La bambina mi studiava nel frattempo che io pensavo a cosa si dovesse rispondere a una simile frase, e dopo che optai per un semplice «ciao», si sedette accanto a me sulla panchina verde scuro, dove i miei pastelli colorati stavano sparpagliati.
Presi il giallo e lo pigiai sul quaderno che tenevo in grembo, calcando e trascinandolo sul foglio con mano impacciata. Tentando di ignorare la silenziosa presenza al mio fianco continuai la mia occupazione per parecchi minuti che mi parvero ore, con la fastidiosa sensazione di esser seguito attentamente in ogni mia mossa.
Non dovetti combattere a lungo col desiderio irresistibile di voltarmi, perché parlò lei per la seconda volta.
«A te piacciono le storie?»
La guardai, spiazzato ancora una volta. Era seria. Mi osservava attenta, evidentemente in attesa di una valida risposta.
«Non ne conosco …»
Sorrise lei, ma stavolta in modo diverso. Sembrava saperla lunga, come se avesse a che fare con un bimbo che ha ancora troppo da imparare. «Ma certo che ne conosci, tutti ne conosciamo. Prima di tutte, conosci la tua».
«La mia
La bimba annuì, convinta. «Tutti quanti hanno una loro storia. Siamo tante piccole storie che camminano, e, spesso, ci raccontiamo». Sbuffò impaziente dopo essersi specchiata nel dubbio dei miei occhi. «Me l’ha detto un barbone con cui ho parlato prima. Mi ha raccontato la sua. La sua storia, intendo».
«Era bella?» chiesi.
Lei assunse un’espressione pensosa, prima di rispondere che sì, era davvero molto bella, ma anche e soprattutto triste.

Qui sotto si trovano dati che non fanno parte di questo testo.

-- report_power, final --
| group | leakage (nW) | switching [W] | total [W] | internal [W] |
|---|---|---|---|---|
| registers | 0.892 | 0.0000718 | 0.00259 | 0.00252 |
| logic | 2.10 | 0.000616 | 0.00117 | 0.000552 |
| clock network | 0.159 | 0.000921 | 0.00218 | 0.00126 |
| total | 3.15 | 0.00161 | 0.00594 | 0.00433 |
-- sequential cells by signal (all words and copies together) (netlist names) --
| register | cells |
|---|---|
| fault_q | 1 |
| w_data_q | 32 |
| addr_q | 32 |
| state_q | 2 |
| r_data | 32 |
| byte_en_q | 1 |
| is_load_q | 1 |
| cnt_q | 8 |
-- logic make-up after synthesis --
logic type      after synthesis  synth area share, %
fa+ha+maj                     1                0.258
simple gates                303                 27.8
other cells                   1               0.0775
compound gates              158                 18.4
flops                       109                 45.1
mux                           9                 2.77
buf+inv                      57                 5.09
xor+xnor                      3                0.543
### src/rtl/sq_wave_pkg.sv
// Shared types and constants for the square-wave table sequencer.
package sq_wave_pkg;

  localparam int unsigned DEF_PHASE_W = 32;
  localparam int unsigned DEF_ADDR_W  = 10;
  localparam int unsigned DEF_DATA_W  = 16;
  localparam int unsigned SEL_W       = 4;

  localparam logic [SEL_W-1:0] SEL_0PCT   = 4'd0;
  localparam logic [SEL_W-1:0] SEL_50PCT  = 4'd5;
  localparam logic [SEL_W-1:0] SEL_100PCT = 4'd10;

  typedef enum logic [1:0] {
    IDLE      = 2'd0,
    RUN       = 2'd1,
    STOP_PEND = 2'd2
  } state_t;

  // Out-of-range duty codes collapse to 0% rather than aliasing.
  function automatic logic [SEL_W-1:0] legal_sel(input logic [SEL_W-1:0] sel,
                                                 input int unsigned sel_max);
    return (32'(sel) > sel_max) ? SEL_0PCT : sel;
  endfunction

endpackage

### src/rtl/square_wave_ctrl_phase_accum.sv
// Phase accumulator register; exposes the next-phase table address and carry-out.
module phase_accum
  import sq_wave_pkg::*;
#(
  parameter int unsigned PHASE_W = DEF_PHASE_W,
  parameter int unsigned ADDR_W  = DEF_ADDR_W
) (
  input  logic               clk,
  input  logic               rst_n,
  input  logic [PHASE_W-1:0] tw,
  input  logic               clr,
  input  logic               en,
  output logic [ADDR_W-1:0]  addr_c,
  output logic               carry_c
);

  logic [PHASE_W-1:0] phase_q;
  logic [PHASE_W-1:0] sum_c;

  always_comb begin
    {carry_c, sum_c} = {1'b0, phase_q} + {1'b0, tw};
  end

  assign addr_c = sum_c[PHASE_W-1 -: ADDR_W];

  always_ff @(posedge clk) begin
    if (!rst_n) begin
      phase_q <= '0;
    end else if (clr) begin
      phase_q <= '0;
    end else if (en) begin
      phase_q <= sum_c;
    end
  end

endmodule
[src/rtl/ram_requester.sv]
// rtl/ram_requester.sv - cpu_ram_if initiator: arbitrates fetch/data requests, one RAM access at a time,
// with RV32 load extraction and an optional BUSY timeout.
module ram_requester #(
  parameter int TIMEOUT = 16
) (
  input  logic        clk,
  input  logic        nrst,
  input  logic        i_req,
  input  logic [31:0] i_addr,
  output logic [31:0] i_data,
  output logic        i_done,
  input  logic        d_req,
  input  logic        d_wen,
  input  logic [31:0] d_addr,
  input  logic [2:0]  d_funct3,
  input  logic [31:0] d_store,
  output logic [31:0] d_load,
  output logic        d_done,
  output logic        d_err,
  output logic        busy,
  output logic [31:0] ram_addr,
  output logic        ram_ren,
  output logic        ram_wen,
  output logic [1:0]  ram_width,
  output logic [31:0] ram_store,
  input  logic [31:0] ram_load,
  input  logic [1:0]  ram_state
);

  localparam logic [1:0] S_IDLE = 2'd0;
  localparam logic [1:0] S_BUSY = 2'd1;
  localparam logic [1:0] S_DONE = 2'd2;

  localparam logic [1:0] RAM_DATA  = 2'd2;
  localparam logic [1:0] RAM_ERROR = 2'd3;

  localparam logic [31:0] TO_LIMIT = 32'(TIMEOUT);

  logic [1:0]  state_q, state_d;
  logic        is_data_q, is_data_d;
  logic        wen_q, wen_d;
  logic [2:0]  funct3_q, funct3_d;
  logic [1:0]  addr_lo_q, addr_lo_d;
  logic [31:0] cnt_q, cnt_d;
  logic [31:0] ram_addr_q, ram_addr_d;
  logic        ram_ren_q, ram_ren_d;
  logic        ram_wen_q, ram_wen_d;
  logic [1:0]  ram_width_q, ram_width_d;
  logic [31:0] ram_store_q, ram_store_d;
  logic [31:0] i_data_q, i_data_d;
  logic [31:0] d_load_q, d_load_d;
  logic        i_done_q, i_done_d;
  logic        d_done_q, d_done_d;
  logic        d_err_q, d_err_d;
  logic [31:0] cnt_inc;
  logic        timed_out;
  logic        acc_err;

  function automatic logic misaligned(input logic [1:0] width, input logic [1:0] lo);
    return (width == 2'b01 && lo[0]) || (width == 2'b10 && lo != 2'b00);
  endfunction

  // Sub-word lane select with sign (funct3[2]=0) or zero (funct3[2]=1) extension.
  function automatic logic [31:0] extract(input logic [2:0] f3, input logic [1:0] off,
                                          input logic [31:0] w);
    logic [7:0]  b;
    logic [15:0] h;
    b = w[{off, 3'b000} +: 8];
    h = off[1] ? w[31:16] : w[15:0];
    case (f3[1:0])
      2'b00:   return f3[2] ? {24'b0, b} : {{24{b[7]}}, b};
      2'b01:   return f3[2] ? {16'b0, h} : {{16{h[15]}}, h};
      default: return w;
    endcase
  endfunction

  always_comb begin
    state_d     = state_q;
    is_data_d   = is_data_q;
    wen_d       = wen_q;
    funct3_d    = funct3_q;
    addr_lo_d   = addr_lo_q;
    cnt_d       = cnt_q;
    ram_addr_d  = '0;
    ram_ren_d   = 1'b0;
    ram_wen_d   = 1'b0;
    ram_width_d = '0;
    ram_store_d = '0;
    i_data_d    = i_data_q;
    d_load_d    = d_load_q;
    i_done_d    = 1'b0;
    d_done_d    = 1'b0;
    d_err_d     = 1'b0;
    cnt_inc     = cnt_q + 32'd1;
    timed_out   = (TIMEOUT != 0) && (cnt_inc == TO_LIMIT);
    acc_err     = 1'b0;
    case (state_q)
      S_IDLE: begin
        cnt_d = '0;
        if (d_req) begin
          is_data_d = 1'b1;
          wen_d     = d_wen;
          funct3_d  = d_funct3;
          addr_lo_d = d_addr[1:0];
          if (misaligned(d_funct3[1:0], d_addr[1:0])) begin
            state_d  = S_DONE;
            d_done_d = 1'b1;
            d_err_d  = 1'b1;
            d_load_d = '0;
          end else begin
            state_d     = S_BUSY;
            ram_addr_d  = {d_addr[31:2], 2'b00};
            ram_width_d = d_funct3[1:0];
            ram_store_d = d_store;
            ram_ren_d   = ~d_wen;
            ram_wen_d   = d_wen;
          end
        end else if (i_req) begin
          is_data_d   = 1'b0;
          wen_d       = 1'b0;
          funct3_d    = 3'b010;
          addr_lo_d   = i_addr[1:0];
          state_d     = S_BUSY;
          ram_addr_d  = {i_addr[31:2], 2'b00};
          ram_width_d = 2'b10;
          ram_ren_d   = 1'b1;
        end
      end
      S_BUSY: begin
        cnt_d = cnt_inc;
        if (ram_state == RAM_DATA || ram_state == RAM_ERROR || timed_out) begin
          // Leaving BUSY drops ren/wen so the responder always sees an idle cycle.
          state_d = S_DONE;
          acc_err = (ram_state != RAM_DATA);
          if (is_data_q) begin
            d_done_d = 1'b1;
            d_err_d  = acc_err;
            d_load_d = (acc_err || wen_q) ? 32'd0 : extract(funct3_q, addr_lo_q, ram_load);
          end else begin
            i_done_d = 1'b1;
            if (!acc_err) i_data_d = ram_load;
          end
        end else begin
          ram_addr_d  = ram_addr_q;
          ram_width_d = ram_width_q;
          ram_store_d = ram_store_q;
          ram_ren_d   = ram_ren_q;
          ram_wen_d   = ram_wen_q;
        end
      end
      S_DONE:  state_d = S_IDLE;
      default: state_d = S_IDLE;
    endcase
  end

  always_ff @(posedge clk or negedge nrst) begin
    if (!nrst) begin
      state_q     <= S_IDLE;
      is_data_q   <= 1'b0;
      wen_q       <= 1'b0;
      funct3_q    <= '0;
      addr_lo_q   <= '0;
      cnt_q       <= '0;
      ram_addr_q  <= '0;
      ram_ren_q   <= 1'b0;
      ram_wen_q   <= 1'b0;
      ram_width_q <= '0;
      ram_store_q <= '0;
      i_data_q    <= '0;
      d_load_q    <= '0;
      i_done_q    <= 1'b0;
      d_done_q    <= 1'b0;
      d_err_q     <= 1'b0;
    end else begin
      state_q     <= state_d;
      is_data_q   <= is_data_d;
      wen_q       <= wen_d;
      funct3_q    <= funct3_d;
      addr_lo_q   <= addr_lo_d;
      cnt_q       <= cnt_d;
      ram_addr_q  <= ram_addr_d;
      ram_ren_q   <= ram_ren_d;
      ram_wen_q   <= ram_wen_d;
      ram_width_q <= ram_width_d;
      ram_store_q <= ram_store_d;
      i_data_q    <= i_data_d;
      d_load_q    <= d_load_d;
      i_done_q    <= i_done_d;
      d_done_q    <= d_done_d;
      d_err_q     <= d_err_d;
    end
  end

  assign busy      = (state_q != S_IDLE);
  assign ram_addr  = ram_addr_q;
  assign ram_ren   = ram_ren_q;
  assign ram_wen   = ram_wen_q;
  assign ram_width = ram_width_q;
  assign ram_store = ram_store_q;
  assign i_data    = i_data_q;
  assign d_load    = d_load_q;
  assign i_done    = i_done_q;
  assign d_done    = d_done_q;
  assign d_err     = d_err_q;

endmodule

Le chiesi di raccontarmela. Ricordo che accettò con entusiasmo, come se non aspettasse altro che condividere con qualcuno qualcosa che le era tanto piaciuto. Mi colpì la dovizia di particolari con cui condì il suo racconto, la passione con la quale ne parlava, le pause che inseriva nei punti più toccanti.
Fu verso la fine della narrazione che arrivò mia madre, ansimante dopo aver corso per raggiungermi. Era in ritardo per il lavoro e, stringendomi la mano, mi trascinò via con sé. Fu solo quando stetti per salire in macchina che mi ricordai di aver lasciato sopra la panchina i miei pastelli e il quaderno. E, ancora peggio, avevo lasciato una storia incompleta.
«Hai fatto amicizia?»
«Più o meno» risposi a mia madre. «Quella bambina mi ha chiesto se mi piacciono le storie. A te piacciono?»

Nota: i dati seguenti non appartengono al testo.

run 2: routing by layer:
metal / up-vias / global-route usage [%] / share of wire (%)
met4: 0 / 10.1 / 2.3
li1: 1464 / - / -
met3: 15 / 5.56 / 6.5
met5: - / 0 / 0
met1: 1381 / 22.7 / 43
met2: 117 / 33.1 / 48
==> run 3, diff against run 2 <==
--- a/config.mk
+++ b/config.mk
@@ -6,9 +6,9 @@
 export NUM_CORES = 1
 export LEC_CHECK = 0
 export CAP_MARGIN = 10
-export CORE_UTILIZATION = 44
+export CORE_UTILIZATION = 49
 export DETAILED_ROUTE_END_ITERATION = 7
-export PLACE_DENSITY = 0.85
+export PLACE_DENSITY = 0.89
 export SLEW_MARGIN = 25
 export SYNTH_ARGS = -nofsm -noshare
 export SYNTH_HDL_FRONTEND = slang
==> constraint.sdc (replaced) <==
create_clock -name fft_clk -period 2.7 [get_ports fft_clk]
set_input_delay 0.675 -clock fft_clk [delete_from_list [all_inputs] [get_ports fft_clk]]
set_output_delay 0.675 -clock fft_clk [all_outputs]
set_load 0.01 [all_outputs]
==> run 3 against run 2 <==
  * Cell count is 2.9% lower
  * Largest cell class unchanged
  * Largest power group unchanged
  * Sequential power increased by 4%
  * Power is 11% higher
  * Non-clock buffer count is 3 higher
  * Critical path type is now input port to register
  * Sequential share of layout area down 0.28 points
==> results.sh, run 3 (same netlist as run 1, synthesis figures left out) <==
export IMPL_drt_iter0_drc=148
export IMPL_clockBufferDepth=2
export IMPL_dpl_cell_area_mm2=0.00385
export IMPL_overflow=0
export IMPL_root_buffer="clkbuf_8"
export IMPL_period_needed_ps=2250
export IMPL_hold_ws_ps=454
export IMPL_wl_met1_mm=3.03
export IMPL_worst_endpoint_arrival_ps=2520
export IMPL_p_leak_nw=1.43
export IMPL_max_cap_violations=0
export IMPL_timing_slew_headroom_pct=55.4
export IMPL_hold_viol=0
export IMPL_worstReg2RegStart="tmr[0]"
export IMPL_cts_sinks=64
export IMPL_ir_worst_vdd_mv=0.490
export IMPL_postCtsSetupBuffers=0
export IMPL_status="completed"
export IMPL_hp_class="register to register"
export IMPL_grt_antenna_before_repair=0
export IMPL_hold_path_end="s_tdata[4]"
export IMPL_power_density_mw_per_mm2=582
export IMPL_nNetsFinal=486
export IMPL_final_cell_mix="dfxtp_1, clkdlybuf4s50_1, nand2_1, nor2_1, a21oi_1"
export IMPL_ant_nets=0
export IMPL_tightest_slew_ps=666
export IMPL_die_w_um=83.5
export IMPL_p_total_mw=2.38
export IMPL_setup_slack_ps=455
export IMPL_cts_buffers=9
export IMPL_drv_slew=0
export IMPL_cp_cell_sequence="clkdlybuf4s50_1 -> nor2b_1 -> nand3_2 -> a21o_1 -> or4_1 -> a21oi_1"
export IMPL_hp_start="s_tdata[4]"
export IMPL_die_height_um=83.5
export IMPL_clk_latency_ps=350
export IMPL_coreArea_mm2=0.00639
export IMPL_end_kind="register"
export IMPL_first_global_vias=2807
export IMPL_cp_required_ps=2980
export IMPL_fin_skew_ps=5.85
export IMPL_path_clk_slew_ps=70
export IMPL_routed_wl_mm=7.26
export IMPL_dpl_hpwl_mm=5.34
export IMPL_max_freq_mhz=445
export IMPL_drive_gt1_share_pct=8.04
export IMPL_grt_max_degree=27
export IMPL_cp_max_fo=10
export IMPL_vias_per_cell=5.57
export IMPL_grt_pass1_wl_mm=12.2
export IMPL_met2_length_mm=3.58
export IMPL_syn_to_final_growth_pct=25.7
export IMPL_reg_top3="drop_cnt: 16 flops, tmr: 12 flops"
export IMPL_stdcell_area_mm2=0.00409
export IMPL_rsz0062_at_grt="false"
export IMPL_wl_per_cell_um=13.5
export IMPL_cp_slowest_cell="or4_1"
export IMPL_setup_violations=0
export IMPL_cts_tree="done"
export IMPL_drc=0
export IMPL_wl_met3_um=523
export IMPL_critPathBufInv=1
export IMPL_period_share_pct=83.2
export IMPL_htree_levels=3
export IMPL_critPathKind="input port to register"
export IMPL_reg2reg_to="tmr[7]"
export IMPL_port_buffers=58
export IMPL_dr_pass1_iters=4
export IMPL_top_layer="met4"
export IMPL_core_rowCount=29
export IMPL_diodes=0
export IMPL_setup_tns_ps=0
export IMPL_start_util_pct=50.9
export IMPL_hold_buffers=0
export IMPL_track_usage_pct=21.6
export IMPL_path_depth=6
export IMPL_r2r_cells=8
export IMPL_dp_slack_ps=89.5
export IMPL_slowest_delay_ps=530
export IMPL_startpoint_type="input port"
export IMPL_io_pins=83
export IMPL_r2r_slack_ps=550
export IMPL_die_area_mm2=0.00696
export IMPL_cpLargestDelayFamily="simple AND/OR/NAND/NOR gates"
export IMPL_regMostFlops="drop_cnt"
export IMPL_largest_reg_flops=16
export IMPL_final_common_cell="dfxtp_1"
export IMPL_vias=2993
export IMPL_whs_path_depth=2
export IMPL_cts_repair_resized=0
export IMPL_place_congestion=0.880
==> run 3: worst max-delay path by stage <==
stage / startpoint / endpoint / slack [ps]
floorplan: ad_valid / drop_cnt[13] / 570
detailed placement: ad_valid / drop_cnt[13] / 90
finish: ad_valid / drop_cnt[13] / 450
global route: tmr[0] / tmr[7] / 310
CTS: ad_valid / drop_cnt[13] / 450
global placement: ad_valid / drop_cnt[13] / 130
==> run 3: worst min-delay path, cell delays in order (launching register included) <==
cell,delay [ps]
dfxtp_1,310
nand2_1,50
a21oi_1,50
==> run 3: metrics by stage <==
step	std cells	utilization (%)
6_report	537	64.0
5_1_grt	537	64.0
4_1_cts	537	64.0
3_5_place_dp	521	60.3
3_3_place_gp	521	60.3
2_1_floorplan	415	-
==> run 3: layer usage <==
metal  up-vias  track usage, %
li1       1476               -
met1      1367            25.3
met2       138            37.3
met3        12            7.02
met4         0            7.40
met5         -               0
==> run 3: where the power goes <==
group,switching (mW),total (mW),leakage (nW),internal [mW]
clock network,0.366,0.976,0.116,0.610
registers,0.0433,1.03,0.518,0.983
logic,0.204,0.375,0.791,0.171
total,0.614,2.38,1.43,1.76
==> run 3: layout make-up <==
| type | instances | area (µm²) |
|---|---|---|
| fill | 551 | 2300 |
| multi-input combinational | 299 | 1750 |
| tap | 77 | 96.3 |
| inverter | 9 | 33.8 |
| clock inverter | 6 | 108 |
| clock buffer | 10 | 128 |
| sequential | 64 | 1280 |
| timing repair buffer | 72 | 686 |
**config.mk**
```make
export PLATFORM = sky130hd
export DESIGN_NAME = cpu_timer_irq
export DESIGN_NICKNAME = d
export VERILOG_FILES = /design/src/rtl/cpu_timer_irq_pkg.sv /design/src/rtl/timer_prescaler.sv /design/src/rtl/cpu_timer_irq.sv
export SDC_FILE = /design/constraint.sdc
export NUM_CORES = 1
export LEC_CHECK = 0
export CORE_ASPECT_RATIO = 1.75
export CORE_UTILIZATION = 45
export CTS_BUF_LIST = sky130_fd_sc_hd__clkbuf_8
export DETAILED_ROUTE_END_ITERATION = 8
export GPL_TIMING_DRIVEN = 0
export PLACE_DENSITY = 0.68
export SYNTH_ARGS = -nofsm -noshare
export SYNTH_HDL_FRONTEND = slang
export SYNTH_SLANG_ARGS = --single-unit
```
**constraint.sdc**
```tcl
create_clock -name clk -period 5.35 [get_ports clk]
set_clock_uncertainty 0.15 [all_clocks]
set_input_delay 1.07 -clock clk [delete_from_list [all_inputs] [get_ports clk]]
set_output_delay 1.07 -clock clk [all_outputs]
set_load 0.02 [all_outputs]
```
**src/rtl/cpu_timer_irq_pkg.sv**
```systemverilog
`default_nettype none
// +--------------------------------------------------------------------------+
// | cpu_timer_irq_pkg : register map and TCON bit layout of the CPU timer     |
// | Revision: 1.0                                                             |
// +--------------------------------------------------------------------------+
package cpu_timer_irq_pkg;

    localparam logic [31:0] DEFAULT_BASE_ADDR = 32'h4000_0000;

    localparam logic [3:0] TH_OFS      = 4'h0;
    localparam logic [3:0] TL_OFS      = 4'h4;
    localparam logic [3:0] TCON_OFS    = 4'h8;
    localparam logic [3:0] SYSTICK_OFS = 4'hC;

    localparam int EN_BIT = 0;
    localparam int IE_BIT = 1;
    localparam int ST_BIT = 2;

    // Word select inside the 16-byte window, taken from addr[3:2].
    typedef enum logic [1:0] {
        SEL_TH      = TH_OFS[3:2],
        SEL_TL      = TL_OFS[3:2],
        SEL_TCON    = TCON_OFS[3:2],
        SEL_SYSTICK = SYSTICK_OFS[3:2]
    } reg_sel_e;

endpackage
`default_nettype wire

```
**src/rtl/timer_prescaler.sv**
```systemverilog
`default_nettype none
// +--------------------------------------------------------------------------+
// | timer_prescaler : divides the core clock into counter ticks while enabled |
// | Revision: 1.0                                                             |
// +--------------------------------------------------------------------------+
module timer_prescaler #(
    parameter int unsigned PRESCALE = 1
) (
    input  logic clk,
    input  logic reset,
    input  logic en,
    output logic tick
);

    localparam logic [15:0] c_last = 16'(PRESCALE - 1);

    logic [15:0] r_cnt;

    // Combinational tick so that with PRESCALE=1 the tick is exactly en.
    assign tick = en && (r_cnt == c_last);

    always_ff @(posedge clk or negedge reset) begin
        if (!reset) begin
            r_cnt <= '0;
        end else if (!en || tick) begin
            r_cnt <= '0;
        end else begin
            r_cnt <= r_cnt + 16'd1;
        end
    end

endmodule
`default_nettype wire

```
**src/rtl/cpu_timer_irq.sv**
```systemverilog
`default_nettype none
// +--------------------------------------------------------------------------+
// | cpu_timer_irq : bus-mapped reloadable timer with sticky overflow IRQ      |
// | Revision: 1.0                                                             |
// +--------------------------------------------------------------------------+
module cpu_timer_irq
    import cpu_timer_irq_pkg::*;
#(
    parameter logic [31:0] BASE_ADDR = DEFAULT_BASE_ADDR,
    parameter int unsigned PRESCALE  = 1
) (
    input  logic        clk,
    input  logic        reset,
    input  logic        rd,
    input  logic        wr,
    input  logic [31:0] addr,
    input  logic [31:0] wdata,
    output logic [31:0] rdata,
    input  logic        pc_high,
    output logic        irq,
    output logic        interrupt
);

    logic [31:0] r_th;
    logic [31:0] r_tl;
    logic [31:0] r_systick;
    logic        r_en;
    logic        r_ie;
    logic        r_st;

    logic     w_hit;
    reg_sel_e w_sel;
    logic     w_wr_th;
    logic     w_wr_tl;
    logic     w_wr_tcon;
    logic     w_run;
    logic     w_tick;
    logic     w_ovf;
    logic     w_set_st;
    logic     w_unused;

    assign w_hit     = (addr[31:4] == BASE_ADDR[31:4]);
    assign w_sel     = reg_sel_e'(addr[3:2]);
    assign w_wr_th   = wr && w_hit && (w_sel == SEL_TH);
    assign w_wr_tl   = wr && w_hit && (w_sel == SEL_TL);
    assign w_wr_tcon = wr && w_hit && (w_sel == SEL_TCON);
    assign w_unused  = &{1'b0, addr[1:0]};

    // A TCON write clearing EN halts counting on that very edge.
    assign w_run = r_en && !(w_wr_tcon && !wdata[EN_BIT]);

    timer_prescaler #(
        .PRESCALE (PRESCALE)
    ) u_prescaler (
        .clk   (clk),
        .reset (reset),
        .en    (w_run),
        .tick  (w_tick)
    );

    assign w_ovf    = w_tick && (r_tl == 32'hFFFF_FFFF);
    assign w_set_st = w_ovf && r_ie;

    always_ff @(posedge clk or negedge reset) begin
        if (!reset) begin
            r_th <= '0;
        end else if (w_wr_th) begin
            r_th <= wdata;
        end
    end

    // Reload reads the pre-edge TH, so a same-edge TH write lands next period.
    always_ff @(posedge clk or negedge reset) begin
        if (!reset) begin
            r_tl <= '0;
        end else if (w_wr_tl) begin
            r_tl <= wdata;
        end else if (w_ovf) begin
            r_tl <= r_th;
        end else if (w_tick) begin
            r_tl <= r_tl + 32'd1;
        end
    end

    // An overflow coinciding with an acknowledge keeps ST set.
    always_ff @(posedge clk or negedge reset) begin
        if (!reset) begin
            r_en <= 1'b0;
            r_ie <= 1'b0;
            r_st <= 1'b0;
        end else if (w_wr_tcon) begin
            r_en <= wdata[EN_BIT];
            r_ie <= wdata[IE_BIT];
            r_st <= wdata[ST_BIT] | w_set_st;
        end else if (w_set_st) begin
            r_st <= 1'b1;
        end
    end

    always_ff @(posedge clk or negedge reset) begin
        if (!reset) begin
            r_systick <= '0;
        end else begin
            r_systick <= r_systick + 32'd1;
        end
    end

    always_comb begin
        rdata = '0;
        if (rd && w_hit) begin
            case (w_sel)
                SEL_TH:      rdata = r_th;
                SEL_TL:      rdata = r_tl;
                SEL_TCON: begin
                    rdata[EN_BIT] = r_en;
                    rdata[IE_BIT] = r_ie;
                    rdata[ST_BIT] = r_st;
                end
                SEL_SYSTICK: rdata = r_systick;
                default:     rdata = '0;
            endcase
        end
    end

    assign irq       = r_st;
    assign interrupt = r_st && !pc_high;

endmodule
`default_nettype wire

```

Si allacciò la cintura di sicurezza e mi sorrise. Per un attimo il suo volto si distese e parvero scomparire da esso le ombre di preoccupazioni e affanni che ultimamente sembrava si cibassero di lei, giorno dopo giorno. «Ma certo che mi piacciono, Davide. Mi piacciono tantissimo. E a te?»
Ancora una volta il racconto che avevo ascoltato attraversò la mia mente, e mentre realizzavo che col tempo la mia memoria l’avrebbe fatto scappare come in autunno un ramo d’albero si lascia abbandonare dalla foglia secca, mi chiesi se esistesse un modo per fissarlo. Per non farlo mai andar via.
Annuii in direzione di mia madre. Sì, mi piacevano.